Joujou, Palestine Loves Israel
One of the most difficult things to do as a human being is to say you’re sorry with sincerity. We apologize perfunctorily for face-saving reasons when we get caught doing something wrong. My four year old son says “Sorry” all the time preemptively just in case he might be in trouble. It’s different when you say you’re sorry not because you think you have to, but because you’ve actually seen beyond yourself enough to be moved by another person’s pain.
I know that there are theological critiques that could be made against the simple perspective voiced by this Palestinian woman Joujou. But the amazing reconciliation that she experienced with an Israeli woman from the other side of their terrible conflict (however “correctly” she expressed it) is a power that Jesus’ cross is supposed to make Christians capable of. We are not merely supposed to be blameless in our rule-following before God. We are supposed to be healers who have been covered by the healing blood of Jesus so that we might go and apply its ointment to the wounds of the world.
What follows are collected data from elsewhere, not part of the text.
## src/dcf_consts.svh

```systemverilog
// Constants of the device control frame transmitter
// How it works
// - Register request builds and sends register frame
// - Register frame carries contents captured at request
// - Device bits request builds and sends frame
// - PIO request builds frame from application content
// - PIO frame holds status, byte count, interrupt
// - One PIO data frame follows, direction bit
// - No flow control while handing frame over
// - Mark last word, then await outcome
// - Illegal transition abandons register or PIO frame
// - Await link ending status before acting
// - Clean ending status returns to idle
// - Error status reported, same frame resent
// - Idle waits for request or arriving frame
`ifndef DCF_CONSTS_SVH
`define DCF_CONSTS_SVH
`define DCF_WORD_W    32
`define DCF_MAX_WORDS 5
`define DCF_FRAME_W   160
`define DCF_LEN_W     3
`define DCF_LEN_RSF   3'h5
`define DCF_LEN_SDB   3'h2
`define DCF_LEN_PIO   3'h5
`define DCF_IDX_ZERO  3'h0
`define DCF_IDX_ONE   3'h1
`define DCF_TYPE_RSF  8'h01
`define DCF_TYPE_SDB  8'h02
`define DCF_TYPE_PIO  8'h03
`endif

```

## src/dcf_pkg.sv

```systemverilog
// Types shared by the device control frame transmitter
`include "dcf_consts.svh"
package dcf_pkg;
   typedef enum logic [1:0] {KIND_NONE, KIND_RSF, KIND_SDB, KIND_PIO} dcf_kind_e;
   typedef struct packed {
      logic [7:0]  status;
      logic [7:0]  error;
      logic [7:0]  device;
      logic [47:0] lba;
      logic [15:0] count;
      logic        irq;
   } dcf_regs_s;
   typedef struct packed {
      dcf_regs_s   regs;
      logic [7:0]  estatus;
      logic [15:0] xfer;
      logic        dir;
   } dcf_pio_s;
   typedef struct packed {
      logic [7:0] status;
      logic [7:0] error;
      logic       irq;
   } dcf_sdb_s;
   typedef struct packed {
      logic       rsvd_hi;
      logic       irq;
      logic       dir;
      logic [4:0] rsvd_lo;
   } dcf_flags_s;
   typedef struct packed {
      logic [15:0] w4_rsvd;
      logic [15:0] w4_xfer;
      logic [7:0]  w3_estatus;
      logic [7:0]  w3_rsvd;
      logic [15:0] w3_count;
      logic [7:0]  w2_rsvd;
      logic [23:0] w2_lba_hi;
      logic [7:0]  w1_device;
      logic [23:0] w1_lba_lo;
      logic [7:0]  w0_error;
      logic [7:0]  w0_status;
      dcf_flags_s  w0_flags;
      logic [7:0]  w0_type;
   } dcf_rfis_s;
   typedef struct packed {
      logic [31:0] w1_rsvd;
      logic [7:0]  w0_error;
      logic [7:0]  w0_status;
      dcf_flags_s  w0_flags;
      logic [7:0]  w0_type;
   } dcf_sfis_s;
   typedef struct packed {
      logic                   notify;
      logic                   valid;
      logic                   last;
      logic [`DCF_WORD_W-1:0] data;
   } dcf_tx_s;
   typedef struct packed {
      logic valid;
      logic err;
   } dcf_stat_s;
endpackage

```

## src/dcf_transmitter.sv

```systemverilog
// Device transport sequencer for outbound control frames
`timescale 1ns/100ps
`default_nettype none
`include "dcf_consts.svh"
module dcf_transmitter #(
   parameter logic [7:0] TYPE_RSF = `DCF_TYPE_RSF,
   parameter logic [7:0] TYPE_SDB = `DCF_TYPE_SDB,
   parameter logic [7:0] TYPE_PIO = `DCF_TYPE_PIO
) (
   input  wire logic              mclk,
   input  wire logic              resetn,
   input  wire logic              req_rsf,
   input  wire dcf_pkg::dcf_regs_s rsf_in,
   input  wire logic              req_sdb,
   input  wire dcf_pkg::dcf_sdb_s  sdb_in,
   input  wire logic              req_pio,
   input  wire dcf_pkg::dcf_pio_s  pio_in,
   input  wire logic              link_rx_start,
   input  wire logic              link_illegal,
   input  wire dcf_pkg::dcf_stat_s link_stat,
   output var  dcf_pkg::dcf_tx_s   tx,
   output var  dcf_pkg::dcf_stat_s rep,
   output var  logic              busy,
   output var  logic              done,
   output var  logic              abandoned,
   output var  logic              pio_data_next,
   output var  logic              pio_data_dir
);
   import dcf_pkg::*;

   // Sequencer states; one build state per frame kind
   typedef enum logic [2:0] {
      ST_TRANSPORT_IDLE,
      ST_BUILD_REGISTER_STATUS_FRAME,
      ST_BUILD_DEVICE_BITS_FRAME,
      ST_BUILD_PIO_SETUP_FRAME,
      ST_AWAIT_TRANSMIT_OUTCOME
   } dcf_state_e;

   // Registered state, snapshots and the frame image
   dcf_state_e                                 state_r;
   dcf_state_e                                 state_nxt;
   dcf_kind_e                                  kind_r;
   dcf_kind_e                                  kind_nxt;
   logic                                       pend_rsf_r;
   logic                                       pend_sdb_r;
   logic                                       pend_pio_r;
   dcf_regs_s                                  snap_rsf_r;
   dcf_sdb_s                                   snap_sdb_r;
   dcf_pio_s                                   snap_pio_r;
   logic [`DCF_MAX_WORDS-1:0][`DCF_WORD_W-1:0] frame_r;
   logic [`DCF_LEN_W-1:0]                      len_r;
   logic [`DCF_LEN_W-1:0]                      idx_r;
   dcf_tx_s                                    tx_r;
   dcf_stat_s                                  rep_r;
   logic                                       done_r;
   logic                                       abandon_r;
   logic                                       pio_next_r;
   logic                                       pio_dir_r;

   // Frame image for one kind, taken from the held snapshots
   // Register and PIO frames share one layout; unused fields stay zero
   // The device bits frame is shorter and takes its own small layout
   // Snapshots are read here, so packing happens only at accept
   function automatic logic [`DCF_FRAME_W-1:0] dcf_pack(input dcf_kind_e k);
      dcf_rfis_s  rf;
      dcf_sfis_s  sf;
      dcf_flags_s fl;
      dcf_regs_s  rg;
      rf = '0;
      sf = '0;
      fl = '0;
      rg = (k == KIND_PIO) ? snap_pio_r.regs : snap_rsf_r;
      rf.w0_status  = rg.status;
      rf.w0_error   = rg.error;
      rf.w1_device  = rg.device;
      rf.w1_lba_lo  = rg.lba[23:0];
      rf.w2_lba_hi  = rg.lba[47:24];
      rf.w3_count   = rg.count;
      fl.irq        = rg.irq;
      if (k == KIND_PIO) begin
         fl.dir        = snap_pio_r.dir;
         rf.w3_estatus = snap_pio_r.estatus;
         rf.w4_xfer    = snap_pio_r.xfer;
         rf.w0_type    = TYPE_PIO;
      end else begin
         rf.w0_type    = TYPE_RSF;
      end
      rf.w0_flags = fl;
      if (k == KIND_SDB) begin
         fl          = '0;
         fl.irq      = snap_sdb_r.irq;
         sf.w0_flags  = fl;
         sf.w0_status = snap_sdb_r.status;
         sf.w0_error  = snap_sdb_r.error;
         sf.w0_type   = TYPE_SDB;
         return `DCF_FRAME_W'(sf);
      end
      return rf;
   endfunction

   // Word count for one kind
   function automatic logic [`DCF_LEN_W-1:0] dcf_len(input dcf_kind_e k);
      case (k)
         KIND_SDB: return `DCF_LEN_SDB;
         KIND_PIO: return `DCF_LEN_PIO;
         default:  return `DCF_LEN_RSF;
      endcase
   endfunction

   // Build state that belongs to a kind, used for first send and resend
   // One function for idle entry and retry keeps both on the same state
   function automatic dcf_state_e dcf_build_state(input dcf_kind_e k);
      case (k)
         KIND_SDB: return ST_BUILD_DEVICE_BITS_FRAME;
         KIND_PIO: return ST_BUILD_PIO_SETUP_FRAME;
         default:  return ST_BUILD_REGISTER_STATUS_FRAME;
      endcase
   endfunction

   // Stored image seen field by field; only the data direction reads it, resend sends frame_r words
   wire dcf_rfis_s frame_view   = frame_r;

   // Decode of the current state and the link events
   wire logic      in_idle      = (state_r == ST_TRANSPORT_IDLE);
   wire logic      in_wait      = (state_r == ST_AWAIT_TRANSMIT_OUTCOME);
   wire logic      in_build     = !in_idle && !in_wait;
   wire logic      last_beat    = in_build && (idx_r == len_r - `DCF_IDX_ONE);
   // Kill needs a build state, so late notices in the wait state drop out
   // Device bits frame has no abandon path, so the notification is ignored there
   wire logic      kill         = link_illegal && in_build && (kind_r != KIND_SDB);
   wire logic      stat_ok      = in_wait && link_stat.valid && !link_stat.err;
   wire logic      stat_bad     = in_wait && link_stat.valid && link_stat.err;

   // Idle arbitration: an arriving frame owns the link, requests stay pending
   wire logic      can_start    = in_idle && !link_rx_start;
   wire dcf_kind_e pick         = pend_rsf_r ? KIND_RSF :
                                  pend_sdb_r ? KIND_SDB :
                                  pend_pio_r ? KIND_PIO : KIND_NONE;
   wire logic      accept       = can_start && (pick != KIND_NONE);
   wire logic      take_rsf     = accept && (pick == KIND_RSF);
   wire logic      take_sdb     = accept && (pick == KIND_SDB);
   wire logic      take_pio     = accept && (pick == KIND_PIO);

   // Next state
   // Retry returns to the build state of the same kind, reusing its image
   // Status outside the wait and illegal notices in the wait are ignored
   always_comb begin
      state_nxt = state_r;
      kind_nxt  = kind_r;
      case (state_r)
         ST_TRANSPORT_IDLE: begin
            if (accept) begin
               state_nxt = dcf_build_state(pick);
               kind_nxt  = pick;
            end
         end
         ST_BUILD_REGISTER_STATUS_FRAME,
         ST_BUILD_PIO_SETUP_FRAME: begin
            if (kill) begin
               state_nxt = ST_TRANSPORT_IDLE;
               kind_nxt  = KIND_NONE;
            end else if (last_beat) begin
               state_nxt = ST_AWAIT_TRANSMIT_OUTCOME;
            end
         end
         ST_BUILD_DEVICE_BITS_FRAME: begin
            if (last_beat) begin
               state_nxt = ST_AWAIT_TRANSMIT_OUTCOME;
            end
         end
         ST_AWAIT_TRANSMIT_OUTCOME: begin
            if (stat_ok) begin
               state_nxt = ST_TRANSPORT_IDLE;
               kind_nxt  = KIND_NONE;
            end else if (stat_bad) begin
               state_nxt = dcf_build_state(kind_r);
            end
         end
         default: begin
            state_nxt = ST_TRANSPORT_IDLE;
            kind_nxt  = KIND_NONE;
         end
      endcase
   end

   // State and kind
   // Kind is kept through the wait so a retry knows which build state to return to
   always_ff @(posedge mclk or negedge resetn) begin
      if (!resetn) begin
         state_r <= ST_TRANSPORT_IDLE;
         kind_r  <= KIND_NONE;
      end else begin
         state_r <= state_nxt;
         kind_r  <= kind_nxt;
      end
   end

   // Pending flags; a new request in the accept cycle survives the clear
   // Priority when several wait: register, then device bits, then PIO
   // Two requests of one kind before accept merge into a single frame
   always_ff @(posedge mclk or negedge resetn) begin
      if (!resetn) begin
         pend_rsf_r <= 1'b0;
         pend_sdb_r <= 1'b0;
         pend_pio_r <= 1'b0;
      end else begin
         pend_rsf_r <= req_rsf | (pend_rsf_r & !take_rsf);
         pend_sdb_r <= req_sdb | (pend_sdb_r & !take_sdb);
         pend_pio_r <= req_pio | (pend_pio_r & !take_pio);
      end
   end

   // Content is caught at request time, so later register changes stay out
   // Limitation: a newer request of one kind overwrites an unsent snapshot
   always_ff @(posedge mclk or negedge resetn) begin
      if (!resetn) begin
         snap_rsf_r <= '0;
         snap_sdb_r <= '0;
         snap_pio_r <= '0;
      end else begin
         if (req_rsf) snap_rsf_r <= rsf_in;
         if (req_sdb) snap_sdb_r <= sdb_in;
         if (req_pio) snap_pio_r <= pio_in;
      end
   end

   // Frame image is fixed at accept and reused unchanged on resend
   // Building once costs a wide register but spares a rebuild on every retry
   always_ff @(posedge mclk or negedge resetn) begin
      if (!resetn) begin
         frame_r <= '0;
         len_r   <= `DCF_LEN_RSF;
      end else if (accept) begin
         frame_r <= dcf_pack(pick);
         len_r   <= dcf_len(pick);
      end
   end

   // Word index restarts for every first send and every resend
   // A killed frame also restarts at word zero
   always_ff @(posedge mclk or negedge resetn) begin
      if (!resetn) begin
         idx_r <= `DCF_IDX_ZERO;
      end else if (in_build && !kill && !last_beat) begin
         idx_r <= idx_r + `DCF_IDX_ONE;
      end else begin
         idx_r <= `DCF_IDX_ZERO;
      end
   end

   // One word per clock with no ready; the link must take every beat
   // Data is zero between frames so stale words never leak
   // Notify mirrors valid, so the link sees it on every beat
   always_ff @(posedge mclk or negedge resetn) begin
      if (!resetn) begin
         tx_r <= '0;
      end else begin
         tx_r.notify <= in_build && !kill;
         tx_r.valid  <= in_build && !kill;
         tx_r.last   <= last_beat && !kill;
         tx_r.data   <= (in_build && !kill) ? frame_r[idx_r] : '0;
      end
   end

   // Ending status: report on error, tell the application on success
   // All of these are one-cycle pulses; err is always high with a report
   // A report is issued once per failed status
   always_ff @(posedge mclk or negedge resetn) begin
      if (!resetn) begin
         rep_r      <= '0;
         done_r     <= 1'b0;
         abandon_r  <= 1'b0;
         pio_next_r <= 1'b0;
      end else begin
         rep_r.valid <= stat_bad;
         rep_r.err   <= stat_bad;
         done_r      <= stat_ok;
         abandon_r   <= kill;
         pio_next_r  <= stat_ok && (kind_r == KIND_PIO);
      end
   end

   // Direction of the single data frame that must follow a PIO setup
   // Read from the frame image, so a PIO request queued during the wait
   // cannot change the direction of the frame in flight
   always_ff @(posedge mclk or negedge resetn) begin
      if (!resetn) begin
         pio_dir_r <= 1'b0;
      end else if (stat_ok && (kind_r == KIND_PIO)) begin
         pio_dir_r <= frame_view.w0_flags.dir;
      end
   end

   // Outputs
   // Busy is combinational from the state register
   assign tx            = tx_r;
   assign rep           = rep_r;
   assign busy          = !in_idle;
   assign done          = done_r;
   assign abandoned     = abandon_r;
   assign pio_data_next = pio_next_r;
   assign pio_data_dir  = pio_dir_r;

endmodule
`default_nettype wire

```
Paul says in 2 Corinthians 5:18 that Christians have been given a “ministry of reconciliation.” We are atoned by Christ’s blood in order that we might become a means of atonement for the world. The kippur that we are given by Jesus’ cross is a gift to share. This doesn’t mean that we go around exalting ourselves by telling other people how awful they are and how much God will continue to hate them until they become like us. It rather means that we bear witness to the power of Jesus’ cross through our healing presence in others’ lives. Imagine if instead of being known for our hate, Christians were known for our healing. That would be quite an atonement.